Data for review
•••
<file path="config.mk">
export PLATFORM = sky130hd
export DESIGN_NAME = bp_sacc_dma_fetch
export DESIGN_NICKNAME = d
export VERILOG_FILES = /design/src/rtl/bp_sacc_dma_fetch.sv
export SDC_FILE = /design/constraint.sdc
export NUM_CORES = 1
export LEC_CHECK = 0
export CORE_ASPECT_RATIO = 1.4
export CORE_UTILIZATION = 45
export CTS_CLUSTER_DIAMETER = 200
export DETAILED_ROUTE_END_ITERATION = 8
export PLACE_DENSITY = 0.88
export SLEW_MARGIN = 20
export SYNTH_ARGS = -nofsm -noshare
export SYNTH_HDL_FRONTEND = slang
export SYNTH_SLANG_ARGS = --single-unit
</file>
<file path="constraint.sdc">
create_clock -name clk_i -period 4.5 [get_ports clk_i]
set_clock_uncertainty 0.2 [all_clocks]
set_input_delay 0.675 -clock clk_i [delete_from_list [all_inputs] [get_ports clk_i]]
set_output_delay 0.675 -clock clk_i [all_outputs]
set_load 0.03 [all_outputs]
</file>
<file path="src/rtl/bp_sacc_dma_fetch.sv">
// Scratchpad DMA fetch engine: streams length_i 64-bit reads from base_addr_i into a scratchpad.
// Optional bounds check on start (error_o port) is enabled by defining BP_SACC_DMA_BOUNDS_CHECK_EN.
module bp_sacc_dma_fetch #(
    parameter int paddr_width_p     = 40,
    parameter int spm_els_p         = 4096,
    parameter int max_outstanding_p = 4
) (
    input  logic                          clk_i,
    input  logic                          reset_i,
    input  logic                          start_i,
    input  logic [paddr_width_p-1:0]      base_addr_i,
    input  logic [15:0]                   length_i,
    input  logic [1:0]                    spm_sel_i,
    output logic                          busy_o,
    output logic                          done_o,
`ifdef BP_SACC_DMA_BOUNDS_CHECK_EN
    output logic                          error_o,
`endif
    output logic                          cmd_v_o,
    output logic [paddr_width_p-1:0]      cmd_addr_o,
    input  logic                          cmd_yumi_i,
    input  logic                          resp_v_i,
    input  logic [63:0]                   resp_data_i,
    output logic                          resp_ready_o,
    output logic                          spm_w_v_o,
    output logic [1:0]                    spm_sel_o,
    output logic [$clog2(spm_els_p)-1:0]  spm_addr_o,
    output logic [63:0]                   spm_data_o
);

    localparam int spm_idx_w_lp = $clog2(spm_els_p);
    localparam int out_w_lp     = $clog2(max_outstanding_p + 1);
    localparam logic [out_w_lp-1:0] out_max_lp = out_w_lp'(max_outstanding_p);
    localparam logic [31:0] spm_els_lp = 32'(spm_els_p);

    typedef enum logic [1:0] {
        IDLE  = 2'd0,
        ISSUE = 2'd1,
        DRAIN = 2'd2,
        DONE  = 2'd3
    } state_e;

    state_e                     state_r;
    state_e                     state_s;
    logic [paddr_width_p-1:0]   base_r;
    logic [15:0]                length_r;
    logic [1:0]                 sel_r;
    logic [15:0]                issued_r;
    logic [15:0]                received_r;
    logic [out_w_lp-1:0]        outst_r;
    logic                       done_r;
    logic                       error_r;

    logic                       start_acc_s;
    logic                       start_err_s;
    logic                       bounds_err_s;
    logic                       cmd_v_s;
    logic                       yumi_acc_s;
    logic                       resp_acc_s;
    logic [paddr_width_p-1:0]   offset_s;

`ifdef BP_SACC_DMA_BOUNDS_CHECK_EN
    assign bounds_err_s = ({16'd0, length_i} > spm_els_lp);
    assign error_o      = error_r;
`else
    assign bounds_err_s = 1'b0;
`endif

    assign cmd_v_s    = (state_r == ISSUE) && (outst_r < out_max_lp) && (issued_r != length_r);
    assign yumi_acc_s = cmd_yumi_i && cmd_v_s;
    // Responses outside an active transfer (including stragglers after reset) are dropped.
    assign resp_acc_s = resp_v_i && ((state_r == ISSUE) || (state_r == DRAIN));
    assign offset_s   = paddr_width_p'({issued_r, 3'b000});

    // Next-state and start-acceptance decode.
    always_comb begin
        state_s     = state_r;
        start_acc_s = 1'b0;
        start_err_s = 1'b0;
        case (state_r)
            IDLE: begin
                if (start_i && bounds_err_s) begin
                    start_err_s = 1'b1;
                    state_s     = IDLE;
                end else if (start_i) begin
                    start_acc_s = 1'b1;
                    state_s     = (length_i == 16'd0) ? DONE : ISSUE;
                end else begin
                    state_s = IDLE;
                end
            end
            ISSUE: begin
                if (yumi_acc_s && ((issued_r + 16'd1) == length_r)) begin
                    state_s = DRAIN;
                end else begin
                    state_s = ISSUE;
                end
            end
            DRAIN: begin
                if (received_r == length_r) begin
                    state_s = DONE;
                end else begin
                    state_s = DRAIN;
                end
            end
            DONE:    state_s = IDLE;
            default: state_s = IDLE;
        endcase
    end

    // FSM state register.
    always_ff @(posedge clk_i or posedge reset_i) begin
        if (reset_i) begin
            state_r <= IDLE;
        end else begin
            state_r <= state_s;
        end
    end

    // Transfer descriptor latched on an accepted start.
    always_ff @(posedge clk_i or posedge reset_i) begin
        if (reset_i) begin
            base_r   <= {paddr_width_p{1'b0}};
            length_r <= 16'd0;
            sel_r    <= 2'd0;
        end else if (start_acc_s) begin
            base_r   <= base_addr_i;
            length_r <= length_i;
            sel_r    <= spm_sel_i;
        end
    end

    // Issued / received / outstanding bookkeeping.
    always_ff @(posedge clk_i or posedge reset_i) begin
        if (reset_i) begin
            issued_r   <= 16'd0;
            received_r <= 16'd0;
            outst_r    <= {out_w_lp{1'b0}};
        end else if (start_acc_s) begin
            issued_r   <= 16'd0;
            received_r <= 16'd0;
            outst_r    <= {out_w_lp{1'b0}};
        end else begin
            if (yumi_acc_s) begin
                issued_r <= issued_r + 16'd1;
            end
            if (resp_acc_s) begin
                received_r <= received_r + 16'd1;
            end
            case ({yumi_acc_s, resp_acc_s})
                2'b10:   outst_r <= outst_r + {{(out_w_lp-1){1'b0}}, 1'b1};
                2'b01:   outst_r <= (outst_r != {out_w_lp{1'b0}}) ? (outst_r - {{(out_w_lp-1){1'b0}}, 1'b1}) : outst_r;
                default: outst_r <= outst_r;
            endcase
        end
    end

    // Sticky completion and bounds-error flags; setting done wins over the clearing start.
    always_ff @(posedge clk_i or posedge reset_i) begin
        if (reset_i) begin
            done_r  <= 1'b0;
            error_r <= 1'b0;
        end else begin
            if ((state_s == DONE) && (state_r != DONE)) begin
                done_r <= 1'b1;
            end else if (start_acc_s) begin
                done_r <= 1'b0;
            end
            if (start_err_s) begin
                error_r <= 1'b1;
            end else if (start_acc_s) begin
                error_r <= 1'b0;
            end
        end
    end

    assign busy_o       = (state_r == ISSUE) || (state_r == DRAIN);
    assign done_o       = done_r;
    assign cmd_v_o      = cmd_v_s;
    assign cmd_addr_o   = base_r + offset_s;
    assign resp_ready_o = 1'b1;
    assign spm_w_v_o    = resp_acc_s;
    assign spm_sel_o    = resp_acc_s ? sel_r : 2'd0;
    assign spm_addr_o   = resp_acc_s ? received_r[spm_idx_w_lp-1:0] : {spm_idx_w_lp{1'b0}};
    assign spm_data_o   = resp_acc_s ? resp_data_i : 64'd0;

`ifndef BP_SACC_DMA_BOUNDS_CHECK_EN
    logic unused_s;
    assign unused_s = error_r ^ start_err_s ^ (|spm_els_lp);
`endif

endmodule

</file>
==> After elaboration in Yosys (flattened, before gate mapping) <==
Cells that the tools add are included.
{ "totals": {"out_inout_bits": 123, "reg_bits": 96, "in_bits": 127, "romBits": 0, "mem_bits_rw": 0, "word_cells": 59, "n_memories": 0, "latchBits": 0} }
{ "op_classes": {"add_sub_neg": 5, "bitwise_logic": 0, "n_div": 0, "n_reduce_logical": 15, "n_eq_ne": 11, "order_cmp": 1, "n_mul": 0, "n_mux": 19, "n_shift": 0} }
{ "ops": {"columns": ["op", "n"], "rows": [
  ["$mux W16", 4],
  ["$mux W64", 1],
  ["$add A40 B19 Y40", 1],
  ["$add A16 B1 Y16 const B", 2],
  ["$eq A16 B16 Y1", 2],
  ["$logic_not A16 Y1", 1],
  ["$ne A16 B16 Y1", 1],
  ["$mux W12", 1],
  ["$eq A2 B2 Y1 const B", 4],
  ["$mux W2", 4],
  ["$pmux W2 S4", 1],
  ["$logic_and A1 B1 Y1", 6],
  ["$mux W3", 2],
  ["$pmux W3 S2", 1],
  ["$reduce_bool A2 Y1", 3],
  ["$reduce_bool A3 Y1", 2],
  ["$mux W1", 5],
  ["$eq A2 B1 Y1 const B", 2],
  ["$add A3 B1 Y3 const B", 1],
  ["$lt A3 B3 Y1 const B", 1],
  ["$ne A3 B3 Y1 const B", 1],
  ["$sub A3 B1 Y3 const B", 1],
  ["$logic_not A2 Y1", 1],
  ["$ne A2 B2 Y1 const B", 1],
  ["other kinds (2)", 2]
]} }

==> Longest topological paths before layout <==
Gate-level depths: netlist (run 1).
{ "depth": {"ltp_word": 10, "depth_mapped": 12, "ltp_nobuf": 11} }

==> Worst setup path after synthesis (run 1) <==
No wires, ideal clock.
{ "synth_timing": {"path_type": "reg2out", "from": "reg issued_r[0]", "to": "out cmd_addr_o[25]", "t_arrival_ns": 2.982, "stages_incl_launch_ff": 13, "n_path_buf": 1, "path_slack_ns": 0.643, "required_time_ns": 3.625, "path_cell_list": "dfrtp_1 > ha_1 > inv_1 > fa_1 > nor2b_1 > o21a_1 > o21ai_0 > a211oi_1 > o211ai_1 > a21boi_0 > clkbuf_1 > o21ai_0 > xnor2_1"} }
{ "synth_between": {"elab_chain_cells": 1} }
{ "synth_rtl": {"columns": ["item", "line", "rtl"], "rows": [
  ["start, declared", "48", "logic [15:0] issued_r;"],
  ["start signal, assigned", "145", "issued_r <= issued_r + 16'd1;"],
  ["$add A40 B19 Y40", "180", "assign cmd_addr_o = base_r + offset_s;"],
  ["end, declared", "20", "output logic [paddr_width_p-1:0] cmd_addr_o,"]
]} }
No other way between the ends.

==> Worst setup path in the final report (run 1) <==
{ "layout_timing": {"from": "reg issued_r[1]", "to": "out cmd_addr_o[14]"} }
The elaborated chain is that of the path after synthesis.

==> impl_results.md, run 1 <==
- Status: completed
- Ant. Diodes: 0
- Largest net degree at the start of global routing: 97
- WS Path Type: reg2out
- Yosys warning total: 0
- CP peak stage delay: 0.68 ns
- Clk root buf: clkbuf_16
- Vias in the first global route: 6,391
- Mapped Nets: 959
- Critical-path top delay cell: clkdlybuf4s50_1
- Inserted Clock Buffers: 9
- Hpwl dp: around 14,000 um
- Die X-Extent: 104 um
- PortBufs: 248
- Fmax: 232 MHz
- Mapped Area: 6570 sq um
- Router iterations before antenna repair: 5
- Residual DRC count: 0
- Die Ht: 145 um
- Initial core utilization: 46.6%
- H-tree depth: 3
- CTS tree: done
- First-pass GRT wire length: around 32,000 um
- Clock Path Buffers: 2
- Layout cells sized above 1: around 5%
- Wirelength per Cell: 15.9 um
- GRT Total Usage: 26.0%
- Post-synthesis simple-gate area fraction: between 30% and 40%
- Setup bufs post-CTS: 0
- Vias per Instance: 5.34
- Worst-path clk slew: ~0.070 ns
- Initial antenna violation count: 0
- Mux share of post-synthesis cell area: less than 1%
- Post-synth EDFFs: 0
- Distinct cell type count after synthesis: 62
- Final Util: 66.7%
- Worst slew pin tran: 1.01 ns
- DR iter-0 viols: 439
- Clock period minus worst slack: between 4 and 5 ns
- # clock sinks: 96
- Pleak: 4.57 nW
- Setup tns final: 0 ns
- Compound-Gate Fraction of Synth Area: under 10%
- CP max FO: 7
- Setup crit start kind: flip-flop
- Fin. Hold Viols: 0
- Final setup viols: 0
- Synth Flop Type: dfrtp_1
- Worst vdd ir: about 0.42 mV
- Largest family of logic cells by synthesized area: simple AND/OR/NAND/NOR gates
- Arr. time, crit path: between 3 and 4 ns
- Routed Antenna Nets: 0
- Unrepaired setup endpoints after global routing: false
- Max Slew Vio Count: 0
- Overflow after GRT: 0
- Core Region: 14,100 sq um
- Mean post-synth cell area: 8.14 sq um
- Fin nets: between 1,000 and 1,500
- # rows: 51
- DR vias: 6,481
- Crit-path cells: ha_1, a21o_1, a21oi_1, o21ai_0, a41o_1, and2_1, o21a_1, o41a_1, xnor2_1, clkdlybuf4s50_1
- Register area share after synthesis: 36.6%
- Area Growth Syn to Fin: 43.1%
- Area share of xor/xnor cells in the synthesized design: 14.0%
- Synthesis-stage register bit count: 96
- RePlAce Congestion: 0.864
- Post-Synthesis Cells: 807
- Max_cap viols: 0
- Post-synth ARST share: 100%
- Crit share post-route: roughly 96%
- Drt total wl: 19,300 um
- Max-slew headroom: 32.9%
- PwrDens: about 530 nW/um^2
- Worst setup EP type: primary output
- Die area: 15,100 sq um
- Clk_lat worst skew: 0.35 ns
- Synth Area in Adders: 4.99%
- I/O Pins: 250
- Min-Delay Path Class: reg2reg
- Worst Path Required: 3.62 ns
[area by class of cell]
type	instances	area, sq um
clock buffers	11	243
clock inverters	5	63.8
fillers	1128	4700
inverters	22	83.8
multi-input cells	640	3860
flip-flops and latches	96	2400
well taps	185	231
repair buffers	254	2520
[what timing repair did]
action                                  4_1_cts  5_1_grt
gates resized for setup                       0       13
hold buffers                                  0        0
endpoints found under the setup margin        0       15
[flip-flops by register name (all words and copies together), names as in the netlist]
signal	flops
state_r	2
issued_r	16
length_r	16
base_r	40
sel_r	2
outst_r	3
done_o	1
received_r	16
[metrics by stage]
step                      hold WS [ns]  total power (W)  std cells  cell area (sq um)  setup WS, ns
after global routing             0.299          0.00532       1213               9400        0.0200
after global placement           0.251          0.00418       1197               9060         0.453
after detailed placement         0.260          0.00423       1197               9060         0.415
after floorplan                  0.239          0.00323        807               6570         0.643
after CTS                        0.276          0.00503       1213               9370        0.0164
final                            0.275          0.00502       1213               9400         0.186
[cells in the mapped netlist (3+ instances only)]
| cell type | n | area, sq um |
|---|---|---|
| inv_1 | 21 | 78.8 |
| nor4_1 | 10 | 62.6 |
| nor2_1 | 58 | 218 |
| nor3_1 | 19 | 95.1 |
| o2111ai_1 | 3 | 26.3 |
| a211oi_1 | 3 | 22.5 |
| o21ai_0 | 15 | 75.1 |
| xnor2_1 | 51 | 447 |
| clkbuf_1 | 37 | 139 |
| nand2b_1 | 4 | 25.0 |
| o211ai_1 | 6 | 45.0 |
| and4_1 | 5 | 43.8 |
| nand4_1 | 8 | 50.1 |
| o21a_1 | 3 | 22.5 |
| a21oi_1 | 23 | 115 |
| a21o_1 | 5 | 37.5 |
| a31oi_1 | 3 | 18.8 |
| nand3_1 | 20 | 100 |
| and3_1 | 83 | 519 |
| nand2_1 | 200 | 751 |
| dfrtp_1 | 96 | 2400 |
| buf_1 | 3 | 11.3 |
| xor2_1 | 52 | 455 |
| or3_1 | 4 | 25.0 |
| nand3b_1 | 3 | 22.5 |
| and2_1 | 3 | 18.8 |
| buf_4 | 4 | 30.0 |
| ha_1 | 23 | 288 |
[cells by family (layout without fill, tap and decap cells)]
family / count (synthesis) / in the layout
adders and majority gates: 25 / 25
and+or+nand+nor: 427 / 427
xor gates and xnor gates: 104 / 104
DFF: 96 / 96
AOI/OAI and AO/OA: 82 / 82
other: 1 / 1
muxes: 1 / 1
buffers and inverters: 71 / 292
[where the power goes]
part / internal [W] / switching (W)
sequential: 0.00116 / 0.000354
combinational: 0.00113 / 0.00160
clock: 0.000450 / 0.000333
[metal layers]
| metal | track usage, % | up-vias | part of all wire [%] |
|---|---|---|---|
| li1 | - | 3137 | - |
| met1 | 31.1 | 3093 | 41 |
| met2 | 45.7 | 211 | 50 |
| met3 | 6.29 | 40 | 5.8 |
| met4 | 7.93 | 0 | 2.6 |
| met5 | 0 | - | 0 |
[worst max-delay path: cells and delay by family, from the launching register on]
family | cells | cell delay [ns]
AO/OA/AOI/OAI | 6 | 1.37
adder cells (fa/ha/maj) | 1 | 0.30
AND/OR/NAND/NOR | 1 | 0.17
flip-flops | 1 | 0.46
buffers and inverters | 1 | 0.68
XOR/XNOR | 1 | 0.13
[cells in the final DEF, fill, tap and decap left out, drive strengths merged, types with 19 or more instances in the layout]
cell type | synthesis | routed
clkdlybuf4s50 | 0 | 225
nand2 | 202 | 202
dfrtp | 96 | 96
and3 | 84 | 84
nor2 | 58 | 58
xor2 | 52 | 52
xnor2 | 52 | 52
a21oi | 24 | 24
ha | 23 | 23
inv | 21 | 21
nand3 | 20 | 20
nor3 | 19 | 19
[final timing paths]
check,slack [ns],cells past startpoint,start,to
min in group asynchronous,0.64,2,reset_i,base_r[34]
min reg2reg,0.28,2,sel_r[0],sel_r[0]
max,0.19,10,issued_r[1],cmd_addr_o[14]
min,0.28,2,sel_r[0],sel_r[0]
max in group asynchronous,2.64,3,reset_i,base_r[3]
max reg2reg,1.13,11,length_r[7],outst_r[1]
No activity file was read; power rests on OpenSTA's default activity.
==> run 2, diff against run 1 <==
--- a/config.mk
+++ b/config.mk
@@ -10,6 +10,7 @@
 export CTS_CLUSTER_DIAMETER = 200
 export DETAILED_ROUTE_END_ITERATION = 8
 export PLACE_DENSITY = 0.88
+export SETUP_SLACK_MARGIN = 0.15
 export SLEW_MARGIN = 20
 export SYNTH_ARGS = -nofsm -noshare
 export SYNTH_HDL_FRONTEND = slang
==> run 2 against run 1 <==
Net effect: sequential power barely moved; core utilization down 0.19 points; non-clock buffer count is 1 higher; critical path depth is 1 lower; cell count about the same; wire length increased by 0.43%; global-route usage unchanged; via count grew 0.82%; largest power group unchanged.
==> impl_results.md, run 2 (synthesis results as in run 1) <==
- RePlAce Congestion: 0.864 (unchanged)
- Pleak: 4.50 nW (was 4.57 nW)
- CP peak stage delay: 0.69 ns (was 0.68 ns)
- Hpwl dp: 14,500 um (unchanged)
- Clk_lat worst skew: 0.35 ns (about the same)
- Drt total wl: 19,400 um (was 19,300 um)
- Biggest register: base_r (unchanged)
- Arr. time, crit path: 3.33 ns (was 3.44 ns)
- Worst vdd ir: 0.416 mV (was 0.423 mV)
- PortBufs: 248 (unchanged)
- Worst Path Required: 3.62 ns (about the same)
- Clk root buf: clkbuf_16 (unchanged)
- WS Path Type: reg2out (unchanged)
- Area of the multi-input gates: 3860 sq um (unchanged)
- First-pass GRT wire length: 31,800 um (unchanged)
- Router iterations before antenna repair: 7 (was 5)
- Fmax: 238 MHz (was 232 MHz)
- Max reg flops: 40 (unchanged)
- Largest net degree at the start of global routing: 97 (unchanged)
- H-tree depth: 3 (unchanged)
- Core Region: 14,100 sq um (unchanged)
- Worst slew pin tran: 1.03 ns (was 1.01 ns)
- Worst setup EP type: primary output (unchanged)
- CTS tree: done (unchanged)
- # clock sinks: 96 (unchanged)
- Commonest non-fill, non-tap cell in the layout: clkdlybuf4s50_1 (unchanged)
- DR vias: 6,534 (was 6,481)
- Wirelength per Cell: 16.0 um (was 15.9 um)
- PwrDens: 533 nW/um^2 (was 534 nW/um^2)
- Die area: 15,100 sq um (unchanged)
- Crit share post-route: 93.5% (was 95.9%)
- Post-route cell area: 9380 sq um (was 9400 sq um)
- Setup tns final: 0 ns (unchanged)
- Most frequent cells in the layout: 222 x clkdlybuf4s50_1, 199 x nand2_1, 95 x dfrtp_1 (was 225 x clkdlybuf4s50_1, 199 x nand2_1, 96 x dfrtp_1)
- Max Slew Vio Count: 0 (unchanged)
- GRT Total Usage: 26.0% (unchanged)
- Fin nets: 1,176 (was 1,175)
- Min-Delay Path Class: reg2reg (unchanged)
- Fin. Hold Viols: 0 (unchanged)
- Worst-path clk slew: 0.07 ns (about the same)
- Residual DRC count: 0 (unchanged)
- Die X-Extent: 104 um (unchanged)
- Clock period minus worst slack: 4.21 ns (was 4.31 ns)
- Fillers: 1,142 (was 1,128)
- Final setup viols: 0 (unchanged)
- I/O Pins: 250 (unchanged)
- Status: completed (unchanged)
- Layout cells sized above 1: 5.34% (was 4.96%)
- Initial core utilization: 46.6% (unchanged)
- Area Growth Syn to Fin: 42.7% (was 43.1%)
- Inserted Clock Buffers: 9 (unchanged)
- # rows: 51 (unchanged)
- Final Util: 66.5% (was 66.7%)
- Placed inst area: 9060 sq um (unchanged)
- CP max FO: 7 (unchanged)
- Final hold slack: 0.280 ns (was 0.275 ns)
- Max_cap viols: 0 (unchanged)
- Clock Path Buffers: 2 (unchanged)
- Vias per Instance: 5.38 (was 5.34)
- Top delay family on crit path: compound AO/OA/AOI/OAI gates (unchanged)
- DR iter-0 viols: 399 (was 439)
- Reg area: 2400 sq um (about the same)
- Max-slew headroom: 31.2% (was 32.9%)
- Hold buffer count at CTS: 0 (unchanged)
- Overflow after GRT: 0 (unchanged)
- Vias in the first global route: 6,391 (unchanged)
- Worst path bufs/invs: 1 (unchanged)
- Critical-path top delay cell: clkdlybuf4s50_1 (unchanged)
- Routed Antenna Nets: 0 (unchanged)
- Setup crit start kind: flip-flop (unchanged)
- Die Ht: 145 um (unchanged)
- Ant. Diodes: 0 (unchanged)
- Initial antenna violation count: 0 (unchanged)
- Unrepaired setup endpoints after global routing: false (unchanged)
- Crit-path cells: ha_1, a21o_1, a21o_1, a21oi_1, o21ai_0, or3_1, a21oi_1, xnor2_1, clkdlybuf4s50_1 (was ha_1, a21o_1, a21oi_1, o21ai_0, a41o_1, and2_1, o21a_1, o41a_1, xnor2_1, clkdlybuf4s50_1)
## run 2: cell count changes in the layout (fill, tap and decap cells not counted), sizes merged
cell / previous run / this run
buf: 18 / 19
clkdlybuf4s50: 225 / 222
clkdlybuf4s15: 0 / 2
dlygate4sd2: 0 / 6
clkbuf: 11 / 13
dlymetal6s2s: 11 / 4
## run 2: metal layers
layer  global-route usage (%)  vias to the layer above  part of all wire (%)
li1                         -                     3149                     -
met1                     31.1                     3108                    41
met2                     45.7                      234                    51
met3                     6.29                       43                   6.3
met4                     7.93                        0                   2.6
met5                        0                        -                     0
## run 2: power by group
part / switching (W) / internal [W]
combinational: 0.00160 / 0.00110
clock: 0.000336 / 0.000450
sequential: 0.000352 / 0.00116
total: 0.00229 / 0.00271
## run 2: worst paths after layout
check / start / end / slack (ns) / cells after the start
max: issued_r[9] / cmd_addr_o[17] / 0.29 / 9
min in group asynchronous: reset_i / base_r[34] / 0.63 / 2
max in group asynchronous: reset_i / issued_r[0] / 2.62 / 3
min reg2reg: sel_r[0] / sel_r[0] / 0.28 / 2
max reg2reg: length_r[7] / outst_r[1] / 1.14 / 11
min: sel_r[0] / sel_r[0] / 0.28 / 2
•••
Exercise prompt
Restate the records above verbatim up to and including the line containing "export CORE_ASPECT_RATIO = 1.4".

Exercise answer
<file path="config.mk">
export PLATFORM = sky130hd
export DESIGN_NAME = bp_sacc_dma_fetch
export DESIGN_NICKNAME = d
export VERILOG_FILES = /design/src/rtl/bp_sacc_dma_fetch.sv
export SDC_FILE = /design/constraint.sdc
export NUM_CORES = 1
export LEC_CHECK = 0
export CORE_ASPECT_RATIO = 1.4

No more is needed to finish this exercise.